Could you reproduce the lines below from the one with "localparam logic [OPC_W-1:0] OP_DIV" through the one with "typedef enum logic"? Keep both ends and add nothing.

======== DATA SUPPLIED ========

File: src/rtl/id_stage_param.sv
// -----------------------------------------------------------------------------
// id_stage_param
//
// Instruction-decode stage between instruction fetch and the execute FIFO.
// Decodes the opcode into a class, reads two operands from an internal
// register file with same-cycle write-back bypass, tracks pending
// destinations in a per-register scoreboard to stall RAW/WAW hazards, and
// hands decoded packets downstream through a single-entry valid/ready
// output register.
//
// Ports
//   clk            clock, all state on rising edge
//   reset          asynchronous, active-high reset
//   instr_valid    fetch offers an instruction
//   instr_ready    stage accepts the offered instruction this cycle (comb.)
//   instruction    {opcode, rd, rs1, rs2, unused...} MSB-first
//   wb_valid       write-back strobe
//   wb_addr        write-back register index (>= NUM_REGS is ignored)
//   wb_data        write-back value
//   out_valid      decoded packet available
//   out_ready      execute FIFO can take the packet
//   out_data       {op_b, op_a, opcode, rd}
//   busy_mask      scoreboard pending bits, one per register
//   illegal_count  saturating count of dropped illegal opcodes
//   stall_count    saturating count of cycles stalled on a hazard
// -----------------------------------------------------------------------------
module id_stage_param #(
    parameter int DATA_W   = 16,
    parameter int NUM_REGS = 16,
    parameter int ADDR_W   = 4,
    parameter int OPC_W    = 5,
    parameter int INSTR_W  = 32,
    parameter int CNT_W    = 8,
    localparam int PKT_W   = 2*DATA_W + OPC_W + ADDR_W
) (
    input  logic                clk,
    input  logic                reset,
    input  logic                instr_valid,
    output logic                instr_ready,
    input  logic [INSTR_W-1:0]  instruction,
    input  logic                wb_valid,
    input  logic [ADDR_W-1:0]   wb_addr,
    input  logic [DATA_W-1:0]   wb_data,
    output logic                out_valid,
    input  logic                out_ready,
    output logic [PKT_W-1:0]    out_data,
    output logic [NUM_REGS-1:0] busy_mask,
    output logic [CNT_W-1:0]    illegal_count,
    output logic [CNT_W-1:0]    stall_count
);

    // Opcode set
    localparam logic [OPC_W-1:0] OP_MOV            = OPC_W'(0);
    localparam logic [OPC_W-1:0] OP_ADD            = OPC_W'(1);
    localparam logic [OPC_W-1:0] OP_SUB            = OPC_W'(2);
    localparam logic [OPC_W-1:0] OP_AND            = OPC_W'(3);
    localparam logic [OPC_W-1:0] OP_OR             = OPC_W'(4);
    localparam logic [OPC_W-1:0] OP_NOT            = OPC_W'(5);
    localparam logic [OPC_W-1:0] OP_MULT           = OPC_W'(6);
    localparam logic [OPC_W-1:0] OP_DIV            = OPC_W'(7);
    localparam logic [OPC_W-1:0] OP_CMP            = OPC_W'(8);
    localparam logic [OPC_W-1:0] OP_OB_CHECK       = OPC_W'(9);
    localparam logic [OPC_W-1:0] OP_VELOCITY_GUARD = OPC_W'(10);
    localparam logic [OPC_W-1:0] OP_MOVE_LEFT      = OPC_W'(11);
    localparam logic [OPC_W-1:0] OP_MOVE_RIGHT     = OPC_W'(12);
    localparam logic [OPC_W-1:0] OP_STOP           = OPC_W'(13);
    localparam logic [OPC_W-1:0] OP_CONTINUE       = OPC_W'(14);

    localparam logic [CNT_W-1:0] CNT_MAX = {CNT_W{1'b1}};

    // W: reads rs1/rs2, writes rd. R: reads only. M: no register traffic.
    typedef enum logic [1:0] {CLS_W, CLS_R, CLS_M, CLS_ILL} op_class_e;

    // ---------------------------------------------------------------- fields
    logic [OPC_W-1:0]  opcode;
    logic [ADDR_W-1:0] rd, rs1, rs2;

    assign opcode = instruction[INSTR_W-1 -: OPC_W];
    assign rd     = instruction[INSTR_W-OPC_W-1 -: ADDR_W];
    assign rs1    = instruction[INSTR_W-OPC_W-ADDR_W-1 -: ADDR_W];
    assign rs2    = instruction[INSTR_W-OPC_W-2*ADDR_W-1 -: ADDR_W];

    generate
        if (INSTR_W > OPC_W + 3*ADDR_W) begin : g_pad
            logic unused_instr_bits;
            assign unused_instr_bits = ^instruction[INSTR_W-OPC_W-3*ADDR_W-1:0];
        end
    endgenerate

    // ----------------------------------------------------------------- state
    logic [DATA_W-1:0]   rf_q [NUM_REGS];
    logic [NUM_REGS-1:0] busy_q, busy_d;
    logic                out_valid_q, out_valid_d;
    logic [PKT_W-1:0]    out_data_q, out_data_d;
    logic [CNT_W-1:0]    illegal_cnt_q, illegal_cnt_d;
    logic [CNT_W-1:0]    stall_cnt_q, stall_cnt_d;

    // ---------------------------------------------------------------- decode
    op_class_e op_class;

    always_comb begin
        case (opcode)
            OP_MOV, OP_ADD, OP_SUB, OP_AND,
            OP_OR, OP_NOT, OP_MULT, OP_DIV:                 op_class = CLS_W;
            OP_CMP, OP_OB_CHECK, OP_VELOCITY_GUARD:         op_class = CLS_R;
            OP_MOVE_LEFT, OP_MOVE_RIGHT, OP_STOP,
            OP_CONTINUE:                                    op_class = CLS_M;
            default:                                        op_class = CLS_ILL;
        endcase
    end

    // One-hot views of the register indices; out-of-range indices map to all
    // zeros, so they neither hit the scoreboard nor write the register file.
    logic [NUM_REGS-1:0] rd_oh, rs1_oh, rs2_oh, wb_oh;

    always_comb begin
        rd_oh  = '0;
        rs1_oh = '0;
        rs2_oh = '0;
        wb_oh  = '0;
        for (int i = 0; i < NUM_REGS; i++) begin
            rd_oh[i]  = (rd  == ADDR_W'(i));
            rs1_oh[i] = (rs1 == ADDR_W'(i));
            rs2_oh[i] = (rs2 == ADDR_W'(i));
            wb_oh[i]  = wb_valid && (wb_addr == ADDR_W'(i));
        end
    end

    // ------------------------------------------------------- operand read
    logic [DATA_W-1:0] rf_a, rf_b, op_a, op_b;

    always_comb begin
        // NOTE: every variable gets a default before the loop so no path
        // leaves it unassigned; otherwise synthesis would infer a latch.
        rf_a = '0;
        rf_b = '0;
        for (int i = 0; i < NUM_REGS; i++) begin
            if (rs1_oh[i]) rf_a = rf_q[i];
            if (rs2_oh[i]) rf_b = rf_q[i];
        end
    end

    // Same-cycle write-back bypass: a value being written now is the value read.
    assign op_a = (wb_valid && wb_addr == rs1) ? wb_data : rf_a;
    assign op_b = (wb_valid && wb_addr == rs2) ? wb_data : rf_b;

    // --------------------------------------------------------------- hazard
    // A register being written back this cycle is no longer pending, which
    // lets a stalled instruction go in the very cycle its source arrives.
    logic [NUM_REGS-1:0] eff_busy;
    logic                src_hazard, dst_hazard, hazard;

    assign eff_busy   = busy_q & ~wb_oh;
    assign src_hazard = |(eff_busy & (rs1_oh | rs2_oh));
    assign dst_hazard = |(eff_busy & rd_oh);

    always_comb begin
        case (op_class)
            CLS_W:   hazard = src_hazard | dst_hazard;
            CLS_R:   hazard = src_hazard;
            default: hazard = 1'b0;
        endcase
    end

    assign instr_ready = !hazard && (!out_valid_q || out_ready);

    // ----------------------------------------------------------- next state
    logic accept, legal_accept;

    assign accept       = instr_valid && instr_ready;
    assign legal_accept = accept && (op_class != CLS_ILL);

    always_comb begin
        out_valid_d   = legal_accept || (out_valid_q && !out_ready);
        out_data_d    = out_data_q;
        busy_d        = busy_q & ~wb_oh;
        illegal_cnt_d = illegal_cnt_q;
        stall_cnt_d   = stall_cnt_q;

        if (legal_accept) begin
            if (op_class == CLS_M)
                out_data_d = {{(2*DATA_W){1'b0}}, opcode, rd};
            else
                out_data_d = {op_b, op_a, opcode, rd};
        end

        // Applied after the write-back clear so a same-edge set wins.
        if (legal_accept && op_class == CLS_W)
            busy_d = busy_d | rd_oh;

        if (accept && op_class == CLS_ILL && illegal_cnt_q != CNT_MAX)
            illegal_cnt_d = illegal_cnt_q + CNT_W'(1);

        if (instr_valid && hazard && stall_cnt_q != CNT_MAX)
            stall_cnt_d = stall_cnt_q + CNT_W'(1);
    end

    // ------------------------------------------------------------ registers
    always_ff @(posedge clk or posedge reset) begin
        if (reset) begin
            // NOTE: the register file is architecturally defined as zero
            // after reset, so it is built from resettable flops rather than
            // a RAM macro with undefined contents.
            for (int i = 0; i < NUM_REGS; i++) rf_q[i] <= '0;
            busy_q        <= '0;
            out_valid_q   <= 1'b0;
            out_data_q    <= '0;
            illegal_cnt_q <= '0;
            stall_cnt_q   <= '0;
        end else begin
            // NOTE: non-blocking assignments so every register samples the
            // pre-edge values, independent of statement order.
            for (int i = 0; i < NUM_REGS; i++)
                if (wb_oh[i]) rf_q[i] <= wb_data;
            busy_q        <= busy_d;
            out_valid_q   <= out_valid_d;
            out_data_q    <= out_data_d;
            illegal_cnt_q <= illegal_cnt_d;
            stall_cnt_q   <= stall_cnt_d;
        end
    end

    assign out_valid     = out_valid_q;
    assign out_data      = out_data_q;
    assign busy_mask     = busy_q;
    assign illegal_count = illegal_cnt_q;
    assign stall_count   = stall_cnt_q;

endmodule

========

- _ANSWER TO THIS PROBLEM_
    localparam logic [OPC_W-1:0] OP_DIV            = OPC_W'(7);
    localparam logic [OPC_W-1:0] OP_CMP            = OPC_W'(8);
    localparam logic [OPC_W-1:0] OP_OB_CHECK       = OPC_W'(9);
    localparam logic [OPC_W-1:0] OP_VELOCITY_GUARD = OPC_W'(10);
    localparam logic [OPC_W-1:0] OP_MOVE_LEFT      = OPC_W'(11);
    localparam logic [OPC_W-1:0] OP_MOVE_RIGHT     = OPC_W'(12);
    localparam logic [OPC_W-1:0] OP_STOP           = OPC_W'(13);
    localparam logic [OPC_W-1:0] OP_CONTINUE       = OPC_W'(14);

    localparam logic [CNT_W-1:0] CNT_MAX = {CNT_W{1'b1}};

    // W: reads rs1/rs2, writes rd. R: reads only. M: no register traffic.
    typedef enum logic [1:0] {CLS_W, CLS_R, CLS_M, CLS_ILL} op_class_e;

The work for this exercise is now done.